Adaptation sans prestance d’un bouquin magnifique. Pattinson est à moitié convaincant.
L’argument : A Paris, à la fin du XIXe siècle, Georges Duroy, jeune homme ambitieux, est déterminé à se hisser au sommet d’une société qui le fascine. Des mansardes miteuses aux salons les plus luxueux, usant de son charme et de son intelligence pour passer de la pauvreté à la richesse, il quitte les bras d’une prostituée pour ceux des femmes les plus influentes de la capitale. Dans un univers où la politique et les médias mènent une lutte d’influence acharnée, à une époque où le sexe est synonyme de pouvoir et la célébrité une obsession, Georges Duroy ne reculera devant rien pour réussir.

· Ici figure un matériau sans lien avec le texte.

### config.mk
export PLATFORM = sky130hd
export DESIGN_NAME = cdr_ctrl_regs
export DESIGN_NICKNAME = d
export VERILOG_FILES = /design/src/hdl/cdr_ctrl_regs.v /design/src/hdl/cdr_pin_mux.v
export VERILOG_INCLUDE_DIRS = /design/src /design/src/hdl
export SDC_FILE = /design/constraint.sdc
export NUM_CORES = 1
export LEC_CHECK = 0
export BUFFER_PORTS_ARGS = -buffer_cell sky130_fd_sc_hd__clkbuf_2
export CAP_MARGIN = 10
export CORE_ASPECT_RATIO = 2
export CORE_UTILIZATION = 46
export DETAILED_ROUTE_END_ITERATION = 8
export PLACE_DENSITY = 0.77
export SLEW_MARGIN = 20
export SYNTH_ARGS = -nofsm -noshare
export SYNTH_HDL_FRONTEND = slang
export SYNTH_HIERARCHICAL = 1
export SYNTH_SLANG_ARGS = --single-unit
export TNS_END_PERCENT = 1
### constraint.sdc
create_clock -name clk_sys_i -period 2.3 [get_ports clk_sys_i]
set_input_delay 0 -clock clk_sys_i [delete_from_list [all_inputs] [get_ports clk_sys_i]]
set_output_delay 0 -clock clk_sys_i [all_outputs]
set_load 0.05 [all_outputs]
### src/hdl/cdr_defs.vh
/*
  Constants for the decoder control register block: offsets, fields,
  reset values and codes. Included by the design files by bare name.
*/
`ifndef CDR_DEFS_VH
`define CDR_DEFS_VH

`define CDR_OFF_SPEED      8'h2C
`define CDR_OFF_PIN        8'h30
`define CDR_OFF_VPIN       8'h34
`define CDR_OFF_MOTOR      8'h38
`define CDR_OFF_SUBC       8'h3C
`define CDR_OFF_BANKWIN    8'h40
`define CDR_IDX_SPEED      4'hB
`define CDR_IDX_PIN        4'hC
`define CDR_IDX_VPIN       4'hD
`define CDR_IDX_MOTOR      4'hE
`define CDR_IDX_SUBC       4'hF

`define CDR_RST_SPEED      4'h0
`define CDR_RST_PIN        4'h2
`define CDR_RST_VPIN       4'hF
`define CDR_RST_MOTOR      4'h4
`define CDR_RST_SUBC       4'h0

`define CDR_ST_STOP        3'h0
`define CDR_ST_PAUSE       3'h2
`define CDR_ST_RUN         3'h3
`define CDR_SPD_SINGLE     2'h0
`define CDR_SPD_DOUBLE     2'h2

`define CDR_VP_MOTOR       2'h0
`define CDR_VP_SIGNAL      2'h1
`define CDR_VP_LOW         2'h2
`define CDR_VP_HIGH        2'h3

`define CDR_BANK_MAIN      2'h0

`define CDR_RESP_OKAY      2'h0
`define CDR_RESP_SLVERR    2'h2

`endif

### src/hdl/cdr_ctrl_regs.v
/*
  Five decoder control registers behind an AXI4-Lite slave, with decoded
  mode outputs and shadow bank steering. Assumes one clock, synchronous
  active-low reset, and a master that holds valid and payload until taken.
*/
// Implementation choice: the AXI4-Lite slave port.
// Notes on behaviour
// - Speed register: state code and speed select
// - Pin register: off-track source, kill, pin three
// - Pin register top bit: soft or hard mute
// - Pin function low bits: motor (all four bits zero), subcode, pin four
// - Pin function high bits: de-emphasis, pin five
// - Bank field two/three: to bank two/three
// - Each register takes its fixed reset value
`include "cdr_defs.vh"

module cdr_ctrl_regs (
  input  wire        clk_sys_i,
  input  wire        rst_b_i,
  input  wire [7:0]  s_axi_awaddr,
  input  wire        s_axi_awvalid,
  output wire        s_axi_awready,
  input  wire [31:0] s_axi_wdata,
  input  wire [3:0]  s_axi_wstrb,
  input  wire        s_axi_wvalid,
  output wire        s_axi_wready,
  output reg  [1:0]  s_axi_bresp,
  output reg         s_axi_bvalid,
  input  wire        s_axi_bready,
  input  wire [7:0]  s_axi_araddr,
  input  wire        s_axi_arvalid,
  output wire        s_axi_arready,
  output reg  [31:0] s_axi_rdata,
  output reg  [1:0]  s_axi_rresp,
  output reg         s_axi_rvalid,
  input  wire        s_axi_rready,
  input  wire        versatile_pin_one_i,
  input  wire        offtrack_int_i,
  input  wire        motor_line_a_i,
  input  wire        motor_line_b_i,
  input  wire        subcode_qw_i,
  input  wire        deemph_i,
  output reg  [2:0]  op_state_o,
  output reg         stop_standby_o,
  output reg         pause_standby_o,
  output reg         double_speed_o,
  output reg         offtrack_o,
  output reg         mono_kill_o,
  output reg         versatile_pin_three_o,
  output reg         hard_mute_o,
  output wire        versatile_pin_four_o,
  output wire        versatile_pin_five_o,
  output wire        deemph_filter_en_o,
  output reg         brake_6pct_o,
  output reg         lock_to_disc_o,
  output reg         audio_feat_o,
  output reg         quad_speed_o,
  output reg         subcode_on_o,
  output reg         subcode_3wire_o,
  output reg  [1:0]  shadow_bank_select_o,
  output reg         bank_wr_o,
  output reg  [3:0]  bank_addr_o,
  output reg  [3:0]  bank_data_o
);

  reg [3:0] speed_and_standby_control_r;
  reg [3:0] pin_kill_mute_control_r;
  reg [3:0] versatile_pin_function_r;
  reg [3:0] motor_and_feature_control_r;
  reg [3:0] subcode_and_bank_select_r;

  reg       aw_held_r;
  reg [7:0] aw_addr_r;
  reg       w_held_r;
  reg [3:0] w_data_r;
  reg       w_lane0_r;

  // Pin one synchroniser: three stages, change taken when 2 and 3 agree
  reg [2:0] pin_one_sync_r;
  reg       pin_one_clean_r;

  assign s_axi_awready = !aw_held_r && !s_axi_bvalid;
  assign s_axi_wready  = !w_held_r && !s_axi_bvalid;
  assign s_axi_arready = !s_axi_rvalid;

  wire       aw_take = s_axi_awvalid && s_axi_awready;
  wire       w_take  = s_axi_wvalid && s_axi_wready;
  wire       aw_have = aw_held_r || aw_take;
  wire       w_have  = w_held_r || w_take;
  wire [7:0] wr_addr = aw_held_r ? aw_addr_r : s_axi_awaddr;
  wire [3:0] wr_data = w_held_r ? w_data_r : s_axi_wdata[3:0];
  wire       wr_lane = w_held_r ? w_lane0_r : s_axi_wstrb[0];
  wire       wr_go   = aw_have && w_have;
  wire       main_dec = (subcode_and_bank_select_r[1:0] == `CDR_BANK_MAIN);
  wire       in_win  = (wr_addr[7:6] == 2'h0) && (wr_addr[1:0] == 2'h0);
  wire [3:0] win_idx = wr_addr[5:2];
  wire       wr_ok   = in_win && (!main_dec || win_idx >= `CDR_IDX_SPEED);

  always @(posedge clk_sys_i) begin
    if (!rst_b_i) begin
      speed_and_standby_control_r <= `CDR_RST_SPEED;
      pin_kill_mute_control_r     <= `CDR_RST_PIN;
      versatile_pin_function_r    <= `CDR_RST_VPIN;
      motor_and_feature_control_r <= `CDR_RST_MOTOR;
      subcode_and_bank_select_r   <= `CDR_RST_SUBC;
      aw_held_r    <= 1'b0;
      aw_addr_r    <= 8'h00;
      w_held_r     <= 1'b0;
      w_data_r     <= 4'h0;
      w_lane0_r    <= 1'b0;
      s_axi_bvalid <= 1'b0;
      s_axi_bresp  <= `CDR_RESP_OKAY;
      bank_wr_o    <= 1'b0;
      bank_addr_o  <= 4'h0;
      bank_data_o  <= 4'h0;
    end else begin
      bank_wr_o <= 1'b0;
      if (s_axi_bvalid && s_axi_bready) begin
        s_axi_bvalid <= 1'b0;
      end
      if (wr_go && !s_axi_bvalid) begin
        aw_held_r    <= 1'b0;
        w_held_r     <= 1'b0;
        s_axi_bvalid <= 1'b1;
        s_axi_bresp  <= wr_ok ? `CDR_RESP_OKAY : `CDR_RESP_SLVERR;
        if (wr_ok && wr_lane) begin
          if (main_dec) begin
            case (win_idx)
              `CDR_IDX_SPEED: speed_and_standby_control_r <= wr_data;
              `CDR_IDX_PIN:   pin_kill_mute_control_r     <= wr_data;
              `CDR_IDX_VPIN:  versatile_pin_function_r    <= wr_data;
              `CDR_IDX_MOTOR: motor_and_feature_control_r <= wr_data;
              `CDR_IDX_SUBC:  subcode_and_bank_select_r   <= wr_data;
              default:        subcode_and_bank_select_r   <= subcode_and_bank_select_r;
            endcase
          end else begin
            // Bank selected: every window address, 0x00 to 0x3C, goes to the shadow bank
            bank_wr_o   <= 1'b1;
            bank_addr_o <= win_idx;
            bank_data_o <= wr_data;
          end
        end
      end else begin
        if (aw_take) begin
          aw_held_r <= 1'b1;
          aw_addr_r <= s_axi_awaddr;
        end
        if (w_take) begin
          w_held_r  <= 1'b1;
          w_data_r  <= s_axi_wdata[3:0];
          w_lane0_r <= s_axi_wstrb[0];
        end
      end
    end
  end

  // Readback of main registers plus filtered pin one level
  wire       rd_in_win = (s_axi_araddr[7:6] == 2'h0) && (s_axi_araddr[1:0] == 2'h0);
  wire [3:0] rd_idx    = s_axi_araddr[5:2];
  reg  [3:0] rd_val;
  reg        rd_hit;

  always @* begin
    rd_hit = 1'b1;
    case (rd_idx)
      `CDR_IDX_SPEED: rd_val = speed_and_standby_control_r;
      `CDR_IDX_PIN:   rd_val = pin_kill_mute_control_r;
      `CDR_IDX_VPIN:  rd_val = versatile_pin_function_r;
      `CDR_IDX_MOTOR: rd_val = motor_and_feature_control_r;
      `CDR_IDX_SUBC:  rd_val = subcode_and_bank_select_r;
      default: begin
        rd_val = 4'h0;
        rd_hit = 1'b0;
      end
    endcase
  end

  always @(posedge clk_sys_i) begin
    if (!rst_b_i) begin
      s_axi_rvalid <= 1'b0;
      s_axi_rdata  <= 32'h0000_0000;
      s_axi_rresp  <= `CDR_RESP_OKAY;
      pin_one_sync_r  <= 3'h0;
      pin_one_clean_r <= 1'b0;
    end else begin
      pin_one_sync_r <= {pin_one_sync_r[1:0], versatile_pin_one_i};
      if (pin_one_sync_r[1] == pin_one_sync_r[2]) begin
        pin_one_clean_r <= pin_one_sync_r[2];
      end
      if (s_axi_rvalid && s_axi_rready) begin
        s_axi_rvalid <= 1'b0;
      end else if (s_axi_arvalid && !s_axi_rvalid) begin
        s_axi_rvalid <= 1'b1;
        if (s_axi_araddr == `CDR_OFF_BANKWIN) begin
          // Status word: pin one level readable when internal off-track used
          s_axi_rdata <= {31'h0000_0000, pin_one_clean_r & ~pin_kill_mute_control_r[0]};
          s_axi_rresp <= `CDR_RESP_OKAY;
        end else if (rd_in_win && rd_hit) begin
          s_axi_rdata <= {28'h000_0000, rd_val};
          s_axi_rresp <= `CDR_RESP_OKAY;
        end else begin
          s_axi_rdata <= 32'h0000_0000;
          s_axi_rresp <= `CDR_RESP_SLVERR;
        end
      end
    end
  end

  // Decoded mode outputs, registered
  always @(posedge clk_sys_i) begin
    if (!rst_b_i) begin
      op_state_o            <= `CDR_ST_STOP;
      stop_standby_o        <= 1'b1;
      pause_standby_o       <= 1'b0;
      double_speed_o        <= 1'b0;
      offtrack_o            <= 1'b0;
      mono_kill_o           <= 1'b1;
      versatile_pin_three_o <= 1'b0;
      hard_mute_o           <= 1'b0;
      brake_6pct_o          <= 1'b0;
      lock_to_disc_o        <= 1'b0;
      audio_feat_o          <= 1'b1;
      quad_speed_o          <= 1'b0;
      subcode_on_o          <= 1'b0;
      subcode_3wire_o       <= 1'b0;
      shadow_bank_select_o  <= `CDR_BANK_MAIN;
    end else begin
      op_state_o      <= speed_and_standby_control_r[2:0];
      stop_standby_o  <= speed_and_standby_control_r[2:0] == `CDR_ST_STOP;
      pause_standby_o <= speed_and_standby_control_r[2:0] == `CDR_ST_PAUSE;
      double_speed_o  <= speed_and_standby_control_r[3:2] == `CDR_SPD_DOUBLE;
      offtrack_o      <= pin_kill_mute_control_r[0] ? pin_one_clean_r : offtrack_int_i;
      mono_kill_o     <= pin_kill_mute_control_r[1];
      versatile_pin_three_o <= pin_kill_mute_control_r[2];
      hard_mute_o     <= pin_kill_mute_control_r[3];
      brake_6pct_o    <= motor_and_feature_control_r[0];
      lock_to_disc_o  <= motor_and_feature_control_r[1];
      audio_feat_o    <= motor_and_feature_control_r[2];
      quad_speed_o    <= motor_and_feature_control_r[3];
      subcode_on_o    <= subcode_and_bank_select_r[2];
      subcode_3wire_o <= subcode_and_bank_select_r[3];
      shadow_bank_select_o <= subcode_and_bank_select_r[1:0];
    end
  end

  cdr_pin_mux u_pin_mux (
    .clk_sys_i            (clk_sys_i),
    .rst_b_i              (rst_b_i),
    .vpin_reg_i           (versatile_pin_function_r),
    .motor_line_a_i       (motor_line_a_i),
    .motor_line_b_i       (motor_line_b_i),
    .subcode_qw_i         (subcode_qw_i),
    .deemph_i             (deemph_i),
    .versatile_pin_four_o (versatile_pin_four_o),
    .versatile_pin_five_o (versatile_pin_five_o),
    .deemph_filter_en_o   (deemph_filter_en_o)
  );

endmodule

Notre avis : Premier long métrage de deux metteurs en scène de théâtre britanniques, Bel Ami, l’adaptation de Maupassant avec Robert Pattinson dans le rôle principal de Georges Duroy, s’est longtemps fait attendre. Prévu initialement pour juin 2011, le film a été décalé d’un an, avec quelques petites sorties sans conséquences entre février et juin 2012 en Europe et en Asie... Le phénomène autour de l’acteur de Twilight a des limites, celle du bon goût des spectateurs adolescents peu intéressés par cette nouvelle version cinématographique d’un bouquin se situant dans le Paris de la fin du XIXe siècle, sur un homme à femme, opportuniste, vain et manipulateur, dans un contexte politique qui lui échappe.

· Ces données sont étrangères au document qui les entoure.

--- config.mk ---
export PLATFORM = sky130hd
export DESIGN_NAME = memory_barrier_ordering
export DESIGN_NICKNAME = d
export VERILOG_FILES = /design/src/rtl/barrier_pkg.sv /design/src/rtl/track_if.sv /design/src/rtl/access_tracker.sv /design/src/rtl/barrier_type_decode.sv /design/src/rtl/memory_barrier_ordering.sv
export SDC_FILE = /design/constraint.sdc
export NUM_CORES = 1
export LEC_CHECK = 0
export ABC_CLOCK_PERIOD_IN_PS = 2740
export BUFFER_PORTS_ARGS = -buffer_cell sky130_fd_sc_hd__buf_4
export CORE_AREA = 2 2 120 122
export DETAILED_ROUTE_END_ITERATION = 10
export DIE_AREA = 0 0 122 124
export HOLD_SLACK_MARGIN = 0.06
export MAX_ROUTING_LAYER = met4
export PLACE_DENSITY = 0.71
export REMOVE_ABC_BUFFERS = 1
export SLEW_MARGIN = 40
export SYNTH_ARGS = -nofsm -noshare
export SYNTH_HDL_FRONTEND = slang
export SYNTH_HIERARCHICAL = 1
export SYNTH_SLANG_ARGS = --single-unit
--- constraint.sdc ---
create_clock -name core_clk -period 2.74 [get_ports core_clk]
set_clock_uncertainty 0.2 [all_clocks]
set_input_delay 0 -clock core_clk [delete_from_list [all_inputs] [get_ports core_clk]]
set_output_delay 0 -clock core_clk [all_outputs]
set_load 0.1 [all_outputs]
--- src/rtl/barrier_pkg.sv ---
// Purpose: shared constants and types for the memory barrier ordering block
// Assumes: kind masks use bit 0 for loads and bit 1 for stores
// Notes: counters are narrow; the issue logic stalls a kind whose counter is full
package barrier_pkg;

  // barrier type field position inside the barrier instruction word
  localparam int unsigned STYPE_MSB = 10;
  localparam int unsigned STYPE_LSB = 6;

  // barrier type codes with behaviour of their own
  localparam logic [4:0] STYPE_FULL = 5'h00;
  localparam logic [4:0] STYPE_STORE_ORDER = 5'h04;
  localparam logic [4:0] STYPE_FULL_ORDER = 5'h10;
  localparam logic [4:0] STYPE_ACQUIRE = 5'h11;
  localparam logic [4:0] STYPE_RELEASE = 5'h12;
  localparam logic [4:0] STYPE_LOAD_ORDER = 5'h13;

  // access kind masks
  localparam logic [1:0] KIND_NONE = 2'h0;
  localparam logic [1:0] KIND_LOAD = 2'h1;
  localparam logic [1:0] KIND_STORE = 2'h2;
  localparam logic [1:0] KIND_BOTH = 2'h3;

  // outstanding access counters
  localparam int unsigned CNT_W = 4;
  localparam logic [CNT_W-1:0] CNT_ZERO = 4'h0;
  localparam logic [CNT_W-1:0] CNT_ONE = 4'h1;
  localparam logic [CNT_W-1:0] CNT_MAX = 4'hf;

  // operations offered by the issue stage
  typedef enum logic [2:0] {
    OP_LOAD = 3'b000,
    OP_STORE = 3'b001,
    OP_CACHE = 3'b010,
    OP_PREFETCH = 3'b011,
    OP_INDEXED_PREFETCH = 3'b100,
    OP_BARRIER = 3'b101
  } mem_op_e;

  // memory access type of an access
  typedef enum logic [1:0] {
    CCA_UNCACHED = 2'b00,
    CCA_COHERENT = 2'b01,
    CCA_NONCOHERENT = 2'b10,
    CCA_OTHER = 2'b11
  } cca_e;

  // barrier sequencer states
  typedef enum logic [0:0] {
    ST_IDLE = 1'b0,
    ST_WAIT = 1'b1
  } barrier_state_e;

  // what a decoded barrier demands
  typedef struct packed {
    logic [1:0] older_ord; // older kinds that must reach the ordering point
    logic [1:0] younger;   // younger kinds held until completion
    logic [1:0] older_gp;  // older kinds that must be globally performed
  } barrier_masks_s;

  localparam barrier_masks_s MASKS_RESET = 6'h00;

  // kind of a memory operation; maintenance and prefetch count as both
  function automatic logic [1:0] op_kind(input mem_op_e op);
    case (op)
      OP_LOAD: op_kind = KIND_LOAD;
      OP_STORE: op_kind = KIND_STORE;
      OP_CACHE, OP_PREFETCH, OP_INDEXED_PREFETCH: op_kind = KIND_BOTH;
      default: op_kind = KIND_NONE;
    endcase
  endfunction

  // only shared uncached or cached coherent accesses are synchronizable
  function automatic logic is_sync(input cca_e cca, input logic shared);
    is_sync = shared && (cca == CCA_UNCACHED || cca == CCA_COHERENT);
  endfunction

endpackage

Bel Ami en 2012 n’a nullement perdu de sa pertinence thématique. La vanité et l’obsession de la jeunesse comme vecteur de pouvoir et de manipulation des foules (ici le microcosme féminin bourgeois, bien marié à des hommes d’influence) dans une société âpre et vaine rappelle bien curieusement le monde du paraître qui est le nôtre aujourd’hui. L’enfermement de Georges Duroy dans un mécanisme de séduction continue d’interpeller, ravivant l’incontournable discours sur la cruauté de la vie qui reprend très vite ce qu’elle a donné. Un cheveux blanc sur la chevelure impeccable de Duroy et c’est déjà le processus de fin qui est enclenché...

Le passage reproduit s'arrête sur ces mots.